The Original Hyperloop, For Rocks - sunsu
http://techcrunch.com/2013/08/21/meet-the-original-hyperloop-for-rocks/

======
mapt
This about says it all:

"They called my bluff when they got a contract for the ore car demo. None of
the Magplane people had much experience building actual hardware. My specialty
is doing the work that turns cool concepts, like a fusion reactor or an ore
transport, into a working system.

So I took the job, hired 6 engineers, and spent 1996 to 2000 working on the
ore car demo. I designed the motors to survive in a harsh mining environment.
The car was as simple as possible. Since ore isn’t in a hurry, the design
optimized at 40 MPH rather than 700 MPH. We didn’t need the expense or
complexity of magnetic levitation, and found some very rugged wheels made for
mining applications. They worked great."

So it's like a very high speed evacuated maglev... except... not at all.

.

The Hyperloop uses two stock features understood to be promising for most of a
century now:

A) An evacuated tube ( _NOT_ a pneumatic tube)

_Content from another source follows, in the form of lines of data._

[flow/config.mk]
export PLATFORM = sky130hd
export DESIGN_NAME = top_module
export DESIGN_NICKNAME = top_module
export VERILOG_FILES = /design/flow/design.v
export SDC_FILE = /design/flow/constraint.sdc
export NUM_CORES = 4
export LEC_CHECK = 1
export CORE_UTILIZATION = 30
[flow/constraint.sdc]
current_design top_module

set clk_period 3.9
set clk_io_pct 0.2

create_clock -name clk0 -period $clk_period [get_ports {clk}]

set non_clock_inputs [all_inputs -no_clocks]
set_input_delay [expr $clk_period * $clk_io_pct] -clock clk0 $non_clock_inputs
set_output_delay [expr $clk_period * $clk_io_pct] -clock clk0 [all_outputs]
[flow/design.v]
module Clock_Divider   #(parameter N=5) (clk,rst,r_clk);
    input clk;
    input rst;
output  r_clk;
reg rclk;
reg [N:0]count; 
always @(posedge clk ) begin
    if (rst == 1'b1) begin
        count = 0;
        rclk = 0;
    end
    if ( count>{1'b1,{(N){1'b0}}  }   )begin
        rclk = ~rclk;
    end
    count = count + 1;
end
assign r_clk=rclk;
endmodule
module bcd_seven (bcd, seven);
 input [3:0] bcd;
 output reg [7:1] seven;
 always @(bcd)
 begin
 case (bcd)
 4'b0000 : seven = ~(7'b0111111) ;
 4'b0001 : seven = ~7'b0000110 ;
 4'b0010 : seven =~ 7'b1011011 ;
 4'b0011 : seven =~ 7'b1001111 ;
 4'b0100 : seven = ~7'b1100110 ;
 4'b0101 : seven = ~7'b1101101 ;
 4'b0110 : seven =~ 7'b1111101 ;
 4'b0111 : seven =~ 7'b0000111 ;
 4'b1000 : seven =~ 7'b1111111 ;
 4'b1001 : seven = ~7'b1101111 ;
 4'b1111 : seven = 7'b1000000 ;
 endcase
 end
endmodule
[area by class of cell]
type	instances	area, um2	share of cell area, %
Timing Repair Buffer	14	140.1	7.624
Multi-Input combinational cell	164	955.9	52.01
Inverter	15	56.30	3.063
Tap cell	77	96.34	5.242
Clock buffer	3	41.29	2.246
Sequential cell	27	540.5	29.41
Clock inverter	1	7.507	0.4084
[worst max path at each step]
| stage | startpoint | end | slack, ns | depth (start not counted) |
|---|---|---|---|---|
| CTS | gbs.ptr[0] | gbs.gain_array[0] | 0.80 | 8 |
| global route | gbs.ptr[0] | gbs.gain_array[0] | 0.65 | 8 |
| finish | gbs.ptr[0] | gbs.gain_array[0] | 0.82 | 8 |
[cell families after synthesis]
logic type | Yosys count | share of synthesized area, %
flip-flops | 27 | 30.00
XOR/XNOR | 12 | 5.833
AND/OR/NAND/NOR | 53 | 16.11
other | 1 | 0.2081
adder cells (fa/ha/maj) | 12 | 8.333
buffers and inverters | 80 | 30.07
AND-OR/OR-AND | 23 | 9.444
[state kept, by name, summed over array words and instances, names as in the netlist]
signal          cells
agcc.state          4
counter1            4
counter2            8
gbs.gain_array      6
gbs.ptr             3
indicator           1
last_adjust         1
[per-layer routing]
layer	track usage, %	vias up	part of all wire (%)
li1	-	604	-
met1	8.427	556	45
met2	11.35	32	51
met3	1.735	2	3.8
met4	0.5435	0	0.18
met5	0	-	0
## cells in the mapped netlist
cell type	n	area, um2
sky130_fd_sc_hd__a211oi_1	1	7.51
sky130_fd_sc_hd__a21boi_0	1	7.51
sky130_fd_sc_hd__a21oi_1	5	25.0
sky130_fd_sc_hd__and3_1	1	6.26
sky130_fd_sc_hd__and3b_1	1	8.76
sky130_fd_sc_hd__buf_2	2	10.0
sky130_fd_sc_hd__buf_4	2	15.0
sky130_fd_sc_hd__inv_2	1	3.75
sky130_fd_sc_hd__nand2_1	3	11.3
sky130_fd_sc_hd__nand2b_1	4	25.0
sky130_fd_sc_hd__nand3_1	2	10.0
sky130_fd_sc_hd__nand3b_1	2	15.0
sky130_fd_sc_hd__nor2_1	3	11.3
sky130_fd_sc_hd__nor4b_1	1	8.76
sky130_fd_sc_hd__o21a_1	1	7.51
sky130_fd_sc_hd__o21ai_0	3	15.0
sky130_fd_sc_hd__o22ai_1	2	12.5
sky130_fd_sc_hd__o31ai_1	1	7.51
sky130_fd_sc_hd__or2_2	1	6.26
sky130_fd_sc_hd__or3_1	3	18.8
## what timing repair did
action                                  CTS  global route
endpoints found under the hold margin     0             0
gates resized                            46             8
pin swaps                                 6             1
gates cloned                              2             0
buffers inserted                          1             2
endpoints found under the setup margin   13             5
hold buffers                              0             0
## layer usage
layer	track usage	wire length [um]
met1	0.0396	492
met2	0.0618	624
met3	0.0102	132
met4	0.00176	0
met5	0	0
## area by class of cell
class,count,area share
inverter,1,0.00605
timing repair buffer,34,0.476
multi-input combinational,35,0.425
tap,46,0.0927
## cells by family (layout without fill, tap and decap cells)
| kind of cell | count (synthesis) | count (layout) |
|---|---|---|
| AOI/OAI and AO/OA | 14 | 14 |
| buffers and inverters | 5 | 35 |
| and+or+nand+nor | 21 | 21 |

B Linear induction motors ( _NOT_ air pressure)

.

It _modifies_ these with three innovative design decisions:

1) A soft vacuum, with considerable air resistance, but within the
capabilities of high-efficiency vacuum pumps rather than deep into diminishing
returns

2) Several hovercraft skids inside the tube for levitation instead of maglev
or wheels, powered by onboard batteries, and a very weak electric
thruster/compressor with a high bypass to sustain speeds, reduce drag, and
maintain the air cushion

3) A large inner tube diameter relative to the vehicle, with sufficient
airspace that neither the craft itself, nor even the mild transonic
shockwaves, induce a gas piston effect.

If none of those three design features are there, it has zero to do with
Hyperloop. If it uses air pressure, wheels, or magnetic levitation, it has
nothing to do with hyperloop.

Stop title baiting, Techcrunch.

------
Lazare
From the article: "a Hyperloop-like maglev system" "the potential of maglev-
style systems".

The Hyperloop is not a maglev system (it uses air bearings), and the demo ore
transport system they're talking about is _also_ not a maglev system (it uses
actual wheels, although the implication is that it might have used maglev tech
in production).

Note to techcrunch: Maglev is not a word that means "cool" or "in a tube".